NWPP was active in the protest movements against repression in Nepal and is a member of the Seven Party Alliance which spearheaded the 2006 Loktantra Andolan. After the restoration of a democratic system, the party decided not to join the government, but stayed in the Seven Party Alliance, which later converted into the Eight Party Alliance. When the interim legislature was formed in January 2007, Bijukchhe was joined by three other nominated MPs.

=== Constituent Assembly and Federal Nepal (2008–present) ===
The party contested the 2008 Constituent Assembly elections and won four seats to the Constituent Assembly. The party also had one nominated member. In the 2013 Constituent Assembly elections, the party again won four seats. The party voted for Khadga Prasad Oli in the prime minister election on 12 October 2015.

In the 2017 local elections, the party won 99 seats across local governments and won one mayoral position, with Sunil Prajapati being elected as the mayor of Bhaktapur Municipality.

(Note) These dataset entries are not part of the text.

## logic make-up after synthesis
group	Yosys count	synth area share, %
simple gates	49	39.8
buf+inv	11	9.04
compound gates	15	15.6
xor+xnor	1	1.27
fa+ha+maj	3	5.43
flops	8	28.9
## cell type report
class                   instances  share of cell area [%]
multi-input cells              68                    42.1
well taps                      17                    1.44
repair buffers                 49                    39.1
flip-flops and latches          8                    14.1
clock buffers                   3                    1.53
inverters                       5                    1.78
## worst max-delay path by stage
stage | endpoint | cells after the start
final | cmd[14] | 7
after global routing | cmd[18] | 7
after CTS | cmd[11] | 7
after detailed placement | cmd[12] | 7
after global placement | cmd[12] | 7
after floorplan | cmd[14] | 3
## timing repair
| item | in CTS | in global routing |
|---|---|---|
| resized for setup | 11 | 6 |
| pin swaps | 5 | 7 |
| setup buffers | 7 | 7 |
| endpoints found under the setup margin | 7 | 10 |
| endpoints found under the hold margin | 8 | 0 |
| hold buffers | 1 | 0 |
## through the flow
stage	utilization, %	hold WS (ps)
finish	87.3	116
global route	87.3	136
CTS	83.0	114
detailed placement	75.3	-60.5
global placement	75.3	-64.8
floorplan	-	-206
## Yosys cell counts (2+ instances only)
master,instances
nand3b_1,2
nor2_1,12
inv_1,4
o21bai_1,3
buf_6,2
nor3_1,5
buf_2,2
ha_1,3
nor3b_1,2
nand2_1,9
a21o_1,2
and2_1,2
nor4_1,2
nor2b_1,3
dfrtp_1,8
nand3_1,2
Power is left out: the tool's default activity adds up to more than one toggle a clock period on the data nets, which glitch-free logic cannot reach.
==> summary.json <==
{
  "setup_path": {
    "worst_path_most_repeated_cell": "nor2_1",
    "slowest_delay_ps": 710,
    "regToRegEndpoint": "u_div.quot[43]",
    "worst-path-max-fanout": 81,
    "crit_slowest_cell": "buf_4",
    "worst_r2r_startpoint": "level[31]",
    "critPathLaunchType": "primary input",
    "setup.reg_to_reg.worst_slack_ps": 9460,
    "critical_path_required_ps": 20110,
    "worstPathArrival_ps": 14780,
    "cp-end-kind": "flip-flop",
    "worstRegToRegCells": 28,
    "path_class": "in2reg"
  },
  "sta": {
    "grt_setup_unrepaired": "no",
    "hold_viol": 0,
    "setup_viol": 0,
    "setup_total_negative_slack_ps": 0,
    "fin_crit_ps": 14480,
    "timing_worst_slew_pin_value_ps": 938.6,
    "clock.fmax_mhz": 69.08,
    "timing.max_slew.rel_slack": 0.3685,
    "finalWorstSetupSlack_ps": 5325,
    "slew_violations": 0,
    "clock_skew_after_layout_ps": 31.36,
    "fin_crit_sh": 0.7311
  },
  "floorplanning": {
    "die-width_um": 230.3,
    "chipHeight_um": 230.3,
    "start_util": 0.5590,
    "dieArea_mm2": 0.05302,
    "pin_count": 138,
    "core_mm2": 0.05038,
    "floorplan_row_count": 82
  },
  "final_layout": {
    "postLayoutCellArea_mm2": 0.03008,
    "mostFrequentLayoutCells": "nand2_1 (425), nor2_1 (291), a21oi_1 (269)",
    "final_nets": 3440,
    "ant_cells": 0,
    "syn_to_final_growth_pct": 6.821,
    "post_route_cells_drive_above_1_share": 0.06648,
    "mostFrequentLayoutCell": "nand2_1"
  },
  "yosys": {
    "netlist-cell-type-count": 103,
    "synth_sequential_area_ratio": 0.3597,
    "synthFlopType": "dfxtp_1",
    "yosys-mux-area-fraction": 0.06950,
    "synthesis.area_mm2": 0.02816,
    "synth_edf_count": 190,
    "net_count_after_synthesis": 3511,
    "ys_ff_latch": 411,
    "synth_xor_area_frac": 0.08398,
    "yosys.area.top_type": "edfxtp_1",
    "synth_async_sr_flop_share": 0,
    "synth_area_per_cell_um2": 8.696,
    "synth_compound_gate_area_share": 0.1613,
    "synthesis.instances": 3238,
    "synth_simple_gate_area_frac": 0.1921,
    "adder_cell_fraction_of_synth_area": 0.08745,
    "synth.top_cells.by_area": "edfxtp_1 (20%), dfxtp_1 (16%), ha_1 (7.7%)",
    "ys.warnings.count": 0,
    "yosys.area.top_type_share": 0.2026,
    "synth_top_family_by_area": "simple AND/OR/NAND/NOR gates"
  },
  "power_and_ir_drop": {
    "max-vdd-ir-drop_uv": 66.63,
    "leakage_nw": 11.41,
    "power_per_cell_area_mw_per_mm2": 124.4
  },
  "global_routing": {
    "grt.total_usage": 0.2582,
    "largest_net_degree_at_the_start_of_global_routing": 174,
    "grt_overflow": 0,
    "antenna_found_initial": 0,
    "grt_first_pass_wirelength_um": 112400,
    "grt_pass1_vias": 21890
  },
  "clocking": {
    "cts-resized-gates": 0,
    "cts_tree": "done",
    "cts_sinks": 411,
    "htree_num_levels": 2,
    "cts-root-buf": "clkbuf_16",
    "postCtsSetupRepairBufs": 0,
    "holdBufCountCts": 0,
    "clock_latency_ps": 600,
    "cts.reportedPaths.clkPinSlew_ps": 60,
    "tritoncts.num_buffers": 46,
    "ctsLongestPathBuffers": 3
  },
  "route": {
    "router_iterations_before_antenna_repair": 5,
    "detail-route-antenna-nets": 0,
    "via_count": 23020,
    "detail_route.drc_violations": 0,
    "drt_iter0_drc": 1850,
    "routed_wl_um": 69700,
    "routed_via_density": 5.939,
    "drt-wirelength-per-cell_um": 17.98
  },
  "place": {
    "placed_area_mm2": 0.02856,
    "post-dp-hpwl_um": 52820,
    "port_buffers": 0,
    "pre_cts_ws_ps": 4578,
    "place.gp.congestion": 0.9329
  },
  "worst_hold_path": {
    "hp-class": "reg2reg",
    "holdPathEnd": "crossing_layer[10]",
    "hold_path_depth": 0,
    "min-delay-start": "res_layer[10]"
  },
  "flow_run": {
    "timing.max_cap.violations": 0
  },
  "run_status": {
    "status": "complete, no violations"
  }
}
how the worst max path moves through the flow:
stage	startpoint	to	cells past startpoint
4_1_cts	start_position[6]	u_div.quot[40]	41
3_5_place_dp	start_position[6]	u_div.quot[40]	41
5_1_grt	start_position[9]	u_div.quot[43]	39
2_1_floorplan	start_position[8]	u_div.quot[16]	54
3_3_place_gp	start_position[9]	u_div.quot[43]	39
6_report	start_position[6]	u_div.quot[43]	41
==> src/rtl/rrc_pkg.sv <==
// Shared constants, codes, payload and control types of the rectangle raster canvas.
// No dependencies; every other file refers to it by scoped names.
package rrc_pkg;

  localparam int MAX_WIDTH  = 512;
  localparam int MAX_HEIGHT = 512;
  localparam int FRAC_BITS  = 8;

  localparam int COORD_W = 21;
  localparam int COL_W   = $clog2(MAX_WIDTH);
  localparam int ROW_W   = $clog2(MAX_HEIGHT);
  localparam int ADDR_W  = COL_W + ROW_W;
  localparam int DIM_W   = 10;
  localparam int CHAR_W  = 8;
  localparam int CFG_IDX_W  = 2;
  localparam int CFG_DATA_W = 10;
  // coordinate sums and walk positions scaled to fixed point share this width
  localparam int XW = COORD_W + 3;

  localparam logic signed [XW-1:0] UNIT = XW'(2 ** FRAC_BITS);

  typedef enum logic [1:0] {
    MODE_CLEAR = 2'd0,
    MODE_DRAW  = 2'd1,
    MODE_READ  = 2'd2,
    MODE_NONE  = 2'd3
  } rrc_mode_e;

  localparam logic [1:0] KIND_FILL    = 2'd0;
  localparam logic [1:0] KIND_OUTLINE = 2'd1;

  localparam logic [1:0] STATUS_OK      = 2'd0;
  localparam logic [1:0] STATUS_INVALID = 2'd1;
  localparam logic [1:0] STATUS_OUTSIDE = 2'd2;

  localparam logic [CFG_IDX_W-1:0] CFG_CANVAS_WIDTH  = 2'd0;
  localparam logic [CFG_IDX_W-1:0] CFG_CANVAS_HEIGHT = 2'd1;
  localparam logic [CFG_IDX_W-1:0] CFG_BACKGROUND    = 2'd2;

  localparam logic [DIM_W-1:0]  RST_CANVAS_WIDTH  = 10'd1;
  localparam logic [DIM_W-1:0]  RST_CANVAS_HEIGHT = 10'd1;
  localparam logic [CHAR_W-1:0] RST_BACKGROUND    = 8'd32;

  typedef struct packed {
    logic [1:0]                mode;
    logic [1:0]                shape_kind;
    logic signed [COORD_W-1:0] rect_left;
    logic signed [COORD_W-1:0] rect_top;
    logic signed [COORD_W-1:0] rect_width;
    logic signed [COORD_W-1:0] rect_height;
    logic [CHAR_W-1:0]         paint_char;
    logic [COL_W-1:0]          pixel_col;
    logic [ROW_W-1:0]          pixel_row;
  } rrc_cmd_t;

  // controller to datapath
  typedef struct packed {
    logic cmd_load;
    logic walk_en;
    logic mem_rd;
    logic res_load;
  } rrc_ctl_t;

  // datapath to controller
  typedef struct packed {
    logic [1:0] mode;
    logic       draw_invalid;
    logic       read_outside;
    logic       canvas_empty;
    logic       walk_last;
  } rrc_sts_t;

  function automatic logic signed [XW-1:0] ext_coord(logic signed [COORD_W-1:0] v);
    return XW'(v);
  endfunction

  function automatic logic signed [XW-1:0] scale_col(logic [COL_W-1:0] c);
    return $signed(XW'(c) << FRAC_BITS);
  endfunction

  function automatic logic signed [XW-1:0] scale_row(logic [ROW_W-1:0] r);
    return $signed(XW'(r) << FRAC_BITS);
  endfunction

endpackage
--- config.mk ---
export PLATFORM = sky130hd
export DESIGN_NAME = ipcpd_ctrl
export DESIGN_NICKNAME = d
export VERILOG_FILES = /design/src/rtl/core/ipcpd_pkg.sv /design/src/rtl/core/ipcpd_ctrl.sv
export SDC_FILE = /design/constraint.sdc
export NUM_CORES = 1
export LEC_CHECK = 0
export BUFFER_PORTS_ARGS = -buffer_cell sky130_fd_sc_hd__buf_4
export CORE_AREA = 4 4 41 43
export CTS_CLUSTER_DIAMETER = 200
export DETAILED_ROUTE_END_ITERATION = 8
export DIE_AREA = 0 0 45 47
export GPL_TIMING_DRIVEN = 0
export PLACE_DENSITY_LB_ADDON = 0.1
export SYNTH_ARGS = -nofsm -noshare
export SYNTH_HDL_FRONTEND = slang
export SYNTH_SLANG_ARGS = --single-unit
--- constraint.sdc ---
create_clock -name clk -period 1.29 [get_ports clk]
set_clock_uncertainty 0.15 [all_clocks]
set_input_delay 0.0645 -clock clk [delete_from_list [all_inputs] [get_ports clk]]
set_output_delay 0.0645 -clock clk [all_outputs]
set_load 0.01 [all_outputs]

The party also contested the 2017 legislative and provincial elections, winning one seat in the House of Representatives and two seats to the Provincial Assembly of Province No. 3.

== Ideology ==

The Nepal Workers' and Peasants' Party is a communist party, with the party taking major inspiration from the Chinese Mao Zedong Thought ideology. The guiding economic principle of the party is scientific socialism.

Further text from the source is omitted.